CONCURRENCE Droit européen de la concurrence - Accords horizontaux - Demande de renseignement

In 2008 startte de Europese Commissie een onderzoek naar een vermeend kartel tussen een aantal grote cementproducenten, waaronder Schwenk Zement (“S­chwenk”). In dit kader stuurde de Commissie aan S­chwenk een verzoek om inlichtingen, vastgesteld bij besluit op grond van artikel 18, lid 3 van verordening 1/2003. De geldigheid van dit besluit wordt door Schwenk voor het Gerecht aangevochten.

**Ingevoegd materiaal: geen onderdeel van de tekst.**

What follows belongs to an exercise in optimizing a design on an open flow for small area and a short achievable clock period; a production flow would make more cautious choices.
In this exercise RTL edits were held to simulation tests only and were not proved equivalent to the original.

### flow/run.sh
#!/bin/bash
# synth_recipe.tcl (not shown) runs the flow's synth.tcl, then flattens the netlist and writes it again
# the make line also repeats each setting of config.mk as NAME=value (left out here)
make -C /OpenROAD-flow-scripts/flow DESIGN_CONFIG=/design/flow/config.mk WORK_HOME=/design/flow/orfs CLKGATE_MAP_FILE= SYNTH_SCRIPT=/design/flow/synth_recipe.tcl finish
### flow/config.mk
export PLATFORM = sky130hd
export DESIGN_NAME = e_mdu
export DESIGN_NICKNAME = e_mdu
export VERILOG_FILES = /design/flow/design.v
export SDC_FILE = /design/flow/constraint.sdc
export NUM_CORES = 4
export LEC_CHECK = 0
export CAP_MARGIN = 20
export CORE_MARGIN = 2
export CORE_UTILIZATION = 40
export SLEW_MARGIN = 20
### flow/constraint.sdc
create_clock -name core_clock -period 120.0 [get_ports {clk}]
set_input_delay 24.0000 -clock core_clock [delete_from_list [all_inputs] [get_ports {clk}]]
set_output_delay 24.0000 -clock core_clock [all_outputs]
set_load 0.01 [all_outputs]
### flow/design.v
module e_mdu_add35 #(
  parameter logic [34:0] SEC = 35'h0_2040_8101
) (
  input  logic [34:0] a,
  input  logic [34:0] b,
  input  logic        ci,
  output logic [34:0] s
);
  logic [34:0] s0;      
  logic [35:0] c;       
  logic [34:0] p;       
  logic [35:0] si;      
  genvar j;
  generate
    for (j = 0; j < 35; j++) begin : g_bit
      logic cin;
      if (j == 0) begin : g_b0
        assign cin   = ci;
        assign p[j]  = 1'b1;
        assign si[j] = 1'b0;
      end else if (SEC[j]) begin : g_first
        assign cin   = 1'b0;
        assign p[j]  = 1'b1;
        assign si[j] = c[j] | (si[j-1] & p[j-1] & s0[j-1]);
      end else begin : g_mid
        assign cin   = c[j];
        assign p[j]  = p[j-1] & s0[j-1];
        assign si[j] = si[j-1];
      end
      assign s0[j]  = a[j] ^ b[j] ^ cin;
      assign c[j+1] = (a[j] & b[j]) | (a[j] & cin) | (b[j] & cin);
      assign s[j]   = s0[j] ^ (si[j] & p[j]);
    end
  endgenerate
endmodule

Ten eerste voert Schwenk aan dat het besluit onvoldoende gemotiveerd is, o.m. omdat Schwenk de noodzaak van de gevraagde inlichtingen niet kon beoordelen. Het Gerecht merkt op dat het besluit inderdaad zeer algemeen is geformuleerd (en op dit punt dan ook vatbaar is voor kritiek), maar oordeelt dat niettemin aan de motiveringsplicht is voldaan aangezien het besluit toch aan de minimale vereisten inzake duidelijkheid voldoet. De Commissie is volgens het Gerecht niet verplicht om specifiek te motiveren waarom gevraagde inlichtingen noodzakelijk zijn voor het onderzoek.

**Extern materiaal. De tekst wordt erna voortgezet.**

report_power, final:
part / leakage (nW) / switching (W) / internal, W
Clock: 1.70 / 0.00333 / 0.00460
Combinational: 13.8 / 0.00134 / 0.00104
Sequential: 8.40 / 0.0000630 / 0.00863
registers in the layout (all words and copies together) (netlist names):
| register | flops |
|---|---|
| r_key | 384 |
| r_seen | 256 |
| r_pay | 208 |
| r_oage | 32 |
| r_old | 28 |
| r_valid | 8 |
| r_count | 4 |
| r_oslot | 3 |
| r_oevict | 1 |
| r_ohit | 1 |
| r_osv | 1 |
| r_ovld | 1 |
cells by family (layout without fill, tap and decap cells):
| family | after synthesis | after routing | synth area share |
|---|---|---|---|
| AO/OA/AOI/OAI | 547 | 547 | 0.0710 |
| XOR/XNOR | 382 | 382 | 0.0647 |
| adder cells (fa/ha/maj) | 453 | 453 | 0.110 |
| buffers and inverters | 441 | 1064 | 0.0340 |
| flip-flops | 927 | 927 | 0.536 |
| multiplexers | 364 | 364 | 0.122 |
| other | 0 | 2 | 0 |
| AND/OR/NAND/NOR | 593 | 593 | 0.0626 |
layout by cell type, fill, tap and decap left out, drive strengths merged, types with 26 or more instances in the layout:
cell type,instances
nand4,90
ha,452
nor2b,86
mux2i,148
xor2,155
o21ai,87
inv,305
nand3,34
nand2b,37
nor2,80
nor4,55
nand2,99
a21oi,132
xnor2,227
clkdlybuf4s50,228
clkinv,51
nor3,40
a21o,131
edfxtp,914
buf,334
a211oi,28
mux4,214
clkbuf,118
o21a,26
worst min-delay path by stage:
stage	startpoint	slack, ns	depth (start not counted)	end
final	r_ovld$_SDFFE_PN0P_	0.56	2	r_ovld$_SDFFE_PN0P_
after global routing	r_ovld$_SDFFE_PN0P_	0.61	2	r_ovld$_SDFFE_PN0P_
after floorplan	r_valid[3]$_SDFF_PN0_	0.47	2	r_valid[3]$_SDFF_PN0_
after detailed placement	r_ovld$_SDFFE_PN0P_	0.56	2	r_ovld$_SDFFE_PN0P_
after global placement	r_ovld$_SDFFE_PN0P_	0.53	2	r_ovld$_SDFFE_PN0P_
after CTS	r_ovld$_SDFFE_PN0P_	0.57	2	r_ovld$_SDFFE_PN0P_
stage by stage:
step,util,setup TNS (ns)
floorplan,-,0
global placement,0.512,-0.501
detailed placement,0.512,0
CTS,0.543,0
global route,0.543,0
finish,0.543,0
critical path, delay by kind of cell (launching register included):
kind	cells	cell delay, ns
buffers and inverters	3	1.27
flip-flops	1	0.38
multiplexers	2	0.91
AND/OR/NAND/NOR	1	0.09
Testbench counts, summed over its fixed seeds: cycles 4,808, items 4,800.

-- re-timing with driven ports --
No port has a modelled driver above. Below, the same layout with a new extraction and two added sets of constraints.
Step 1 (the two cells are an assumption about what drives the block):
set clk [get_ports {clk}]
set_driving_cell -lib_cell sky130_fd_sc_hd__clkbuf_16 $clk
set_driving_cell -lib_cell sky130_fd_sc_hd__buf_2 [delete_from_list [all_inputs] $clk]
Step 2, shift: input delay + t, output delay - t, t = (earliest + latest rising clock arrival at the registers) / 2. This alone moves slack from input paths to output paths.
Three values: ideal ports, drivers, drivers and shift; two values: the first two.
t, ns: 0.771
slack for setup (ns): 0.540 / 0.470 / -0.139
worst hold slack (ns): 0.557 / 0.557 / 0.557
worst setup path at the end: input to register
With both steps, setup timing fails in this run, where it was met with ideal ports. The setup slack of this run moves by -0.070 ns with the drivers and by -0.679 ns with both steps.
What follows belongs to an exercise in optimizing a design on an open flow for small area, a short achievable clock period and few clock cycles; a production flow would make more cautious choices.
Where RTL was checked, it was by simulation tests only, not by an equivalence proof against the original.
Power is estimated from default activity; no workload was simulated.

==> umber: inputs <==
// ping_ram_dot_engine
module ping_ram_dot_engine
#(
  parameter int unsigned ACC_W = 40,
  parameter int unsigned LEN_W = 16
) (
  input  logic                         clk,
  input  logic                         reset,
  input  logic [31:0]                  input_addr,
  input  logic [31:0]                  weight_addr,
  input  logic [31:0]                  output_addr,
  input  logic [31:0]                  data_type,
  output logic [31:0]                  finish_signal,
  output logic [26:0]                  avm_address,
  output logic                         avm_read,
  output logic                         avm_write,
  output logic [31:0]                  avm_writedata,
  output logic [3:0]                   avm_byteenable,
  output logic                         avm_burstcount,
  input  logic [31:0]                  avm_readdata,
  input  logic                         avm_readdatavalid,
  input  logic                         avm_waitrequest
);
Settings: LEC_CHECK=0, ABC_AREA=1, CAP_MARGIN=20, CORE_MARGIN=2, CORE_UTILIZATION=40, CTS_BUF_LIST=sky130_fd_sc_hd__clkbuf_4 sky130_fd_sc_hd__clkbuf_8 sky130_fd_sc_hd__clkbuf_16, PLACE_DENSITY=0.6, SLEW_MARGIN=20, TNS_END_PERCENT=0; clock period 12.0 ns.
standard.sh (not shown) runs the stock make flow with config.mk's settings and CLKGATE_MAP_FILE= SYNTH_SCRIPT=/design/flow/synth_recipe.tcl, a recipe that flattens the netlist after the stock synthesis.
==> flow/flow/run.sh <==
#!/bin/bash
set -euo pipefail
bash standard.sh SETUP_SLACK_MARGIN=9 "BUFFER_PORTS_ARGS=-buffer_cell sky130_fd_sc_hd__buf_2" finish > make.log 2>&1
==> tundra (differences from umber) <==
--- a/flow/design.v
+++ b/flow/design.v
@@ -1556,42 +1556,33 @@
       end
     end
   end
   always_ff @(posedge clk) begin
     if (~busy_q) begin
       fmt16_q <= data_type[24];
-      cur_q   <= input_addr[26:2];
-      oth_q   <= weight_addr[26:2];
       out_q   <= output_addr[26:2];
-      rem_q   <= data_type[LEN_W-1:0];
-      rph_q   <= 1'b0;
-    end else if (rd_acc) begin
-      cur_q <= oth_q;
-      oth_q <= cur_q + 25'd1;
-      rph_q <= ~rph_q;
-      if (rph_q) rem_q <= rem_q - LEN_W'(1);
-    end else if (wr_set) begin
-      cur_q <= out_q;
     end
+    if (~busy_q | rd_acc | wr_set) cur_q <= ~busy_q ? input_addr[26:2] : (rd_q ? oth_q : out_q);
+    if (~busy_q | rd_acc)          oth_q <= ~busy_q ? weight_addr[26:2] : cur_q + 25'd1;
+    if (~busy_q | rd_acc)          rph_q <= busy_q & ~rph_q;
+    if (~busy_q | (rd_acc & rph_q)) rem_q <= ~busy_q ? data_type[LEN_W-1:0] : rem_q - LEN_W'(1);
   end
   always_ff @(posedge clk) begin
-    if (avm_readdatavalid & ~dph_q) begin
-      in_q <= avm_readdata;
-    end else if (avm_readdatavalid & dph_q) begin
-      in_q[15:0] <= avm_readdata[31:16];
-    end else if (wr_set) begin
-      in_q <= result;
-    end
+    if ((avm_readdatavalid & ~dph_q) | wr_set)
+      in_q[31:16] <= wr_set ? result[31:16] : avm_readdata[31:16];
+    if (avm_readdatavalid | wr_set)
+      in_q[15:0]  <= wr_set ? result[15:0] :
+                     (dph_q ? avm_readdata[31:16] : avm_readdata[15:0]);
     if ((avm_readdatavalid & dph_q) | mac_a_q) begin
       op_lo_q <= fmt16_q ? x_src : {x_src[7:0], 8'd0};
       op_hi_q <= fmt16_q ? x_src : {{8{x_src[15]}}, x_src[15:8]};
     end
   end
   assign x_src = mac_a_q ? in_q[31:16] : in_q[15:0];
   assign dig_ld  = ~reset & ((avm_readdatavalid & dph_q) | mac_a_q);
-  assign dig_src = (avm_readdatavalid & dph_q) ? avm_readdata[15:0] : in_q[15:0];
+  assign dig_src = mac_a_q ? in_q[15:0] : avm_readdata[15:0];
   always_comb begin
     for (int k = 0; k < 8; k++) begin
       logic b2, b1, b0;
       b2 = dig_src[2*k+1];
       b1 = dig_src[2*k];
       if (k == 0)      b0 = 1'b0;
==> flow/flow/run.sh (replaced) <==
#!/bin/bash
set -euo pipefail
bash standard.sh SETUP_SLACK_MARGIN=9 "BUFFER_PORTS_ARGS=-buffer_cell sky130_fd_sc_hd__buf_1" finish > make.log 2>&1
- CORE_UTILIZATION: 40 -> 58
- CTS_BUF_LIST: sky130_fd_sc_hd__clkbuf_4 sky130_fd_sc_hd__clkbuf_8 sky130_fd_sc_hd__clkbuf_16 -> default
- CTS_CLUSTER_DIAMETER: default -> 70
- CTS_CLUSTER_SIZE: default -> 35
- PLACE_DENSITY: 0.6 -> 0.7
==> summary.md <==
| Metric | Value |
|---|---|
| Number of ordinary and repair buffers in the finished layout | 274 |
| Clk_buf instances | 28 |
| Part of the power in registers | 33.4% |
| Critical R2R Capture | acc_c_q[18] |
| Register area | 0.007378 mm² |
| Multi-input combinational area share | 50.17% |
| WL/cell | 20.09 µm |
| Commonest cells post-synth | 491 x sky130_fd_sc_hd__nand2_1, 411 x sky130_fd_sc_hd__inv_1, 286 x sky130_fd_sc_hd__nor2_1 |
| Run status | no timing/DRC/antenna violations |
| Number of well-tap cells placed | 468 |
| Pleak | 0.01040 µW |
| R2R Path Start | two_q[2] |
[end of results for tundra]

Ten tweede verwerpt het Gerecht ook Schwenk's argument dat het besluit onevenredig is aangezien, volgens Schwenk, een eenvoudig verzoek om inlichtingen op grond van artikel 18, lid 2 van verordening 1/2003 had kunnen volstaan. De Commissie was, gelet op de grote omvang van de te verzamelen inlichtingen, gerechtigd om het verzoek om inlichtingen te doen in de vorm van een besluit, hetgeen (gelet op de toepasselijke sancties) immers de grootste zekerheid op een tijdig en volledig antwoord bood.

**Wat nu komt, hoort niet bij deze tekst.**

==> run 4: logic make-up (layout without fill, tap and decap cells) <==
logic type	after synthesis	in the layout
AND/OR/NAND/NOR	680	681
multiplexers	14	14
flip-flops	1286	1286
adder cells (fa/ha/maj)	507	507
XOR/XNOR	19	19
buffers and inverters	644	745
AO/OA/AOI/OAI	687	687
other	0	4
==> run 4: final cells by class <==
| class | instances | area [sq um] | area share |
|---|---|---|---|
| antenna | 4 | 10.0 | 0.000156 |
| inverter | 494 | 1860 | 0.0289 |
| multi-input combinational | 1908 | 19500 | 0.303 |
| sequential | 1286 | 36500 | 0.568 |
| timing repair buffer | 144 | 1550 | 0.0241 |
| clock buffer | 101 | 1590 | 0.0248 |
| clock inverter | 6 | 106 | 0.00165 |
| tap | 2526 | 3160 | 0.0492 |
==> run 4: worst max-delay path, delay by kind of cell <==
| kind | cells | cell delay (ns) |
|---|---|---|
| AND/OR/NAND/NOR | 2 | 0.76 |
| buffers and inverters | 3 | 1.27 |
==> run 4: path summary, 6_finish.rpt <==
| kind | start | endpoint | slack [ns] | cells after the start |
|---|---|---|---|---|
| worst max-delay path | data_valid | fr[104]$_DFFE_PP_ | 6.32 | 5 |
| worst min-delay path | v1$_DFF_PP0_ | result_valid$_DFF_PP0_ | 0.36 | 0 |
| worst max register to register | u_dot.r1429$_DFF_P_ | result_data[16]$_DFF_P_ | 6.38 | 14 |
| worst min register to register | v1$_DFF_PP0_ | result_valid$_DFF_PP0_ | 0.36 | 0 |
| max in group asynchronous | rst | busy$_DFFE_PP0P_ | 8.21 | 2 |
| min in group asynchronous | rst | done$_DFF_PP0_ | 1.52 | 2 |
This is an optimization exercise on Yosys and OpenROAD, whose aim is small area and a short achievable clock period, not a production implementation.
Function was checked by simulation only, so behaviour that the tests miss may differ from the original.
No activity file was given, so power comes from the tool's default toggle rates.

## design.v

```verilog
`default_nettype none
package copy_cfg_pkg;
    localparam int ADDR_W = 16;
    localparam int DATA_BYTES = 64;
    localparam int DATA_W     = DATA_BYTES * 8;
    localparam int NUM_DIMS = 6;
    localparam int REQ_W_DEFAULT = 16;
endpackage : copy_cfg_pkg
`default_nettype wire
`default_nettype none
package copy_types_pkg;
    localparam int ADDR_W   = 16;
    localparam int DATA_W   = 64 * 8;
    localparam int NUM_DIMS = 6;
    typedef struct packed {
        logic [ADDR_W-1:0]                   base;
        logic [NUM_DIMS-1:0][ADDR_W-1:0] size;
        logic [NUM_DIMS-1:0][ADDR_W-1:0] stride;
    } addr_pattern_t;
    typedef struct packed {
        logic [ADDR_W-1:0] addr;
        logic              vld;
    } rd_req_t;
    typedef struct packed {
        logic [ADDR_W-1:0] addr;
        logic [DATA_W-1:0] data;
        logic              vld;
    } wr_beat_t;
endpackage : copy_types_pkg
`default_nettype wire
`default_nettype none
module req_counter #(
    parameter int CNT_W = copy_cfg_pkg::REQ_W_DEFAULT
) (
    input  logic             clk,
    input  logic             load,
    input  logic [CNT_W-1:0] load_val,
    input  logic             dec,
    output logic [CNT_W-1:0] count
);
    always_ff @(posedge clk) begin
        if (load)     count <= load_val;
        else if (dec) count <= count - 1'b1;
    end
endmodule
`default_nettype wire
`default_nettype none
module nested_addr_gen (
    input  logic                            clk,
    input  logic                            init_pulse,
    input  logic                            prime,      
    input  copy_types_pkg::addr_pattern_t   pattern,
    input  logic                            step,
    output logic [copy_cfg_pkg::ADDR_W-1:0] addr
);
    localparam int ND = copy_cfg_pkg::NUM_DIMS;
    localparam int AW = copy_cfg_pkg::ADDR_W;
    logic [AW-1:0]          base_q;
    logic [AW-1:0]          back_q;     
    logic [ND-1:0][AW-1:0]  size_q;
    logic [ND-1:0]          tiny_q;     
    logic [ND-1:0][AW-1:0]  cnt_q;      
    logic [ND-1:0]          last_q;     
    logic [ND-1:0]          pen_q;      
    logic [ND-1:0][AW-1:0]  jmp_q;      
    logic [ND-1:0]          jmp_ok;
    logic [ND-1:0]          sel_q;      
    logic [AW-1:0]          jn_q;       
    logic                   okn_q;      
    logic [ND-1:0]          below;      
    logic [ND-1:0]          last_nx;
    logic [ND-1:0]          ok_nx;
    logic [ND-1:0]          sel_nx;
    logic [AW-1:0]          jn_nx;
    logic                   okn_nx;
    logic                   adv;        
    function automatic logic [AW-1:0] add_fast(input logic [AW-1:0] a,
                                               input logic [AW-1:0] b,
                                               input logic          cin);
        logic [AW-1:0] g, p, gg, pp, c;
        g  = a & b;
        p  = a ^ b;
        gg = g;
        pp = p;
        for (int s = 1; s < AW; s = s * 2) begin
            for (int i = AW - 1; i >= s; i--) begin
                gg[i] = gg[i] | (pp[i] & gg[i-s]);
                pp[i] = pp[i] & pp[i-s];
            end
        end
        c[0] = cin;
        for (int i = 1; i < AW; i++) c[i] = gg[i-1] | (pp[i-1] & cin);
        add_fast = p ^ c;
    endfunction
    assign adv = step | prime;
    always_comb begin
        logic seen;
        seen = 1'b0;
        for (int d = 0; d < ND; d++) begin
            seen     = seen | sel_q[d];
            below[d] = ~seen;
        end
    end
    always_comb begin
        for (int d = 0; d < ND; d++) begin
            last_nx[d] = last_q[d];
            ok_nx[d]   = jmp_ok[d];
            if (adv) begin
                if (below[d])      last_nx[d] = tiny_q[d];
                else if (sel_q[d]) last_nx[d] = pen_q[d];
                if (sel_q[d])      ok_nx[d]   = 1'b1;
            end
        end
    end
    always_comb begin
        logic carry;
        carry = 1'b1;
        for (int d = 0; d < ND; d++) begin
            sel_nx[d] = carry & ~last_nx[d];
            carry     = carry & last_nx[d];
        end
    end
    always_comb begin
        jn_nx  = '0;
        okn_nx = 1'b0;
        for (int d = 0; d < ND; d++) begin
            jn_nx  = jn_nx | ({AW{sel_nx[d]}} & jmp_q[d]);
            okn_nx = okn_nx | (sel_nx[d] & ok_nx[d]);
        end
    end
    always_ff @(posedge clk) begin
        if (init_pulse) begin
            base_q <= pattern.base;
            size_q <= pattern.size;
            jmp_q  <= pattern.stride;
            jmp_ok <= '0;
            for (int d = 0; d < ND; d++)
                tiny_q[d] <= (pattern.size[d][AW-1:1] == '0);
        end else begin
            last_q <= last_nx;
            jmp_ok <= ok_nx;
            if (adv) begin
                addr   <= add_fast(okn_q ? addr : base_q, jn_q, 1'b0);
                back_q <= add_fast(okn_q ? back_q : '0, ~jn_q, 1'b1);
                for (int d = 0; d < ND; d++) begin
                    if (below[d]) begin
                        cnt_q[d] <= size_q[d];
                        pen_q[d] <= (size_q[d] == AW'(2));
                    end else if (sel_q[d]) begin
                        cnt_q[d] <= cnt_q[d] - 1'b1;
                        pen_q[d] <= (cnt_q[d] == AW'(3));
                    end
                    if (sel_q[d] & ~jmp_ok[d]) jmp_q[d] <= add_fast(back_q, jn_q, 1'b0);
                end
            end
        end
    end
    always_ff @(posedge clk) begin
        if (init_pulse) begin
            sel_q <= '0;
            jn_q  <= '0;
            okn_q <= 1'b0;
        end else begin
            sel_q <= sel_nx;
            jn_q  <= jn_nx;
            okn_q <= okn_nx;
        end
    end
endmodule
`default_nettype wire
`default_nettype none
module copy_sequencer #(
    parameter int REQ_W = copy_cfg_pkg::REQ_W_DEFAULT
) (
    input  logic             clk,
    input  logic             reset_n,
    input  logic             init_pulse,
    input  logic [REQ_W-1:0] areq_num,
    input  logic             prime,       
    input  logic             rdata_vld,
    output logic             rd_vld,      
    output logic             finish
);
    logic             active;      
    logic             rd_go;
    logic             last_pre;    
    logic [REQ_W-1:0] rd_left;     
    logic [REQ_W-1:0] rsp_left;    
    always_ff @(posedge clk or negedge reset_n) begin
        if (~reset_n)        active <= 1'b0;
        else if (init_pulse) active <= 1'b1;
    end
    assign rd_go = active & (rd_left != '0);
    req_counter #(.CNT_W(REQ_W)) u_rd_cnt (
        .clk      (clk)
    ,   .load     (init_pulse)
    ,   .load_val (areq_num)
    ,   .dec      (rd_go)
    ,   .count    (rd_left)
    );
    req_counter #(.CNT_W(REQ_W)) u_rsp_cnt (
        .clk      (clk)
    ,   .load     (init_pulse)
    ,   .load_val (areq_num)
    ,   .dec      (rdata_vld)
    ,   .count    (rsp_left)
    );
    always_ff @(posedge clk or negedge reset_n) begin
        if (~reset_n) begin
            rd_vld   <= 1'b0;
            last_pre <= 1'b0;
            finish   <= 1'b0;
        end else begin
            rd_vld   <= rd_go;
            last_pre <= rdata_vld & (rsp_left == REQ_W'(1));
            finish   <= last_pre | (prime & (rsp_left == '0));
        end
    end
endmodule
`default_nettype wire
`default_nettype none
module write_stage (
    input  logic                            clk,
    input  logic                            reset_n,
    input  logic [copy_cfg_pkg::DATA_W-1:0] rdata,
    input  logic                            rdata_vld,
    output logic [copy_cfg_pkg::DATA_W-1:0] wdata,
    output logic                            wvld
);
    always_ff @(posedge clk) begin
        wdata <= rdata;
    end
    always_ff @(posedge clk or negedge reset_n) begin
        if (~reset_n) wvld <= 1'b0;
        else          wvld <= rdata_vld;
    end
endmodule
`default_nettype wire
`default_nettype none
module strided_copy #(
    parameter int REQ_W = copy_cfg_pkg::REQ_W_DEFAULT
) (
    input  logic                            clk,
    input  logic                            reset_n,
    input  logic                            init_pulse,
    input  logic [REQ_W-1:0]                areq_num,
    input  logic [copy_cfg_pkg::ADDR_W*(1+2*copy_cfg_pkg::NUM_DIMS)-1:0] rd_pattern,
    input  logic [copy_cfg_pkg::ADDR_W*(1+2*copy_cfg_pkg::NUM_DIMS)-1:0] wr_pattern,
    input  logic [copy_cfg_pkg::DATA_W-1:0] rdata,
    input  logic                            rdata_vld,
    output logic [copy_cfg_pkg::ADDR_W-1:0] rd_req_addr,
    output logic                            rd_req_vld,
    output logic [copy_cfg_pkg::ADDR_W-1:0] wr_addr,
    output logic [copy_cfg_pkg::DATA_W-1:0] wr_data,
    output logic                            wr_vld,
    output logic                            finish
);
    copy_types_pkg::addr_pattern_t   rd_pat;
    copy_types_pkg::addr_pattern_t   wr_pat;
    logic                            prime;     
    always_ff @(posedge clk) begin
        prime <= init_pulse;
    end
    assign rd_pat = rd_pattern;
    assign wr_pat = wr_pattern;
    copy_sequencer #(.REQ_W(REQ_W)) u_seq (
        .clk        (clk)
    ,   .reset_n    (reset_n)
    ,   .init_pulse (init_pulse)
    ,   .areq_num   (areq_num)
    ,   .prime      (prime)
    ,   .rdata_vld  (rdata_vld)
    ,   .rd_vld     (rd_req_vld)
    ,   .finish     (finish)
    );
    nested_addr_gen u_rd_gen (
        .clk        (clk)
    ,   .init_pulse (init_pulse)
    ,   .prime      (prime)
    ,   .pattern    (rd_pat)
    ,   .step       (rd_req_vld)
    ,   .addr       (rd_req_addr)
    );
    nested_addr_gen u_wr_gen (
        .clk        (clk)
    ,   .init_pulse (init_pulse)
    ,   .prime      (prime)
    ,   .pattern    (wr_pat)
    ,   .step       (wr_vld)
    ,   .addr       (wr_addr)
    );
    write_stage u_wr_stage (
        .clk        (clk)
    ,   .reset_n    (reset_n)
    ,   .rdata      (rdata)
    ,   .rdata_vld  (rdata_vld)
    ,   .wdata      (wr_data)
    ,   .wvld       (wr_vld)
    );
endmodule
`default_nettype wire
```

Ten derde werpt Schwenk op dat de haar toegekende termijn van twee weken om op de elfde reeks vragen uit het verzoek om inlichtingen te antwoorden ontoereikend is. Het Gerecht oordeelt dat de toegekende antwoordtermijn inderdaad niet volstond om de gevraagde gegevens te verzamelen en zich ervan te vergewissen dat het gegeven antwoord volledig, correct en niet misleidend is. De verplichting om binnen de gevraagde termijn te antwoorden vormde bijgevolg een buitensporige last, zeker gelet op het risico van een boete in geval van laattijdige of onjuiste antwoorden. Het Gerecht vernietigt dan ook het bestreden besluit in zoverre het Schwenk verzoekt om de elfde reeks vragen te beantwoorden.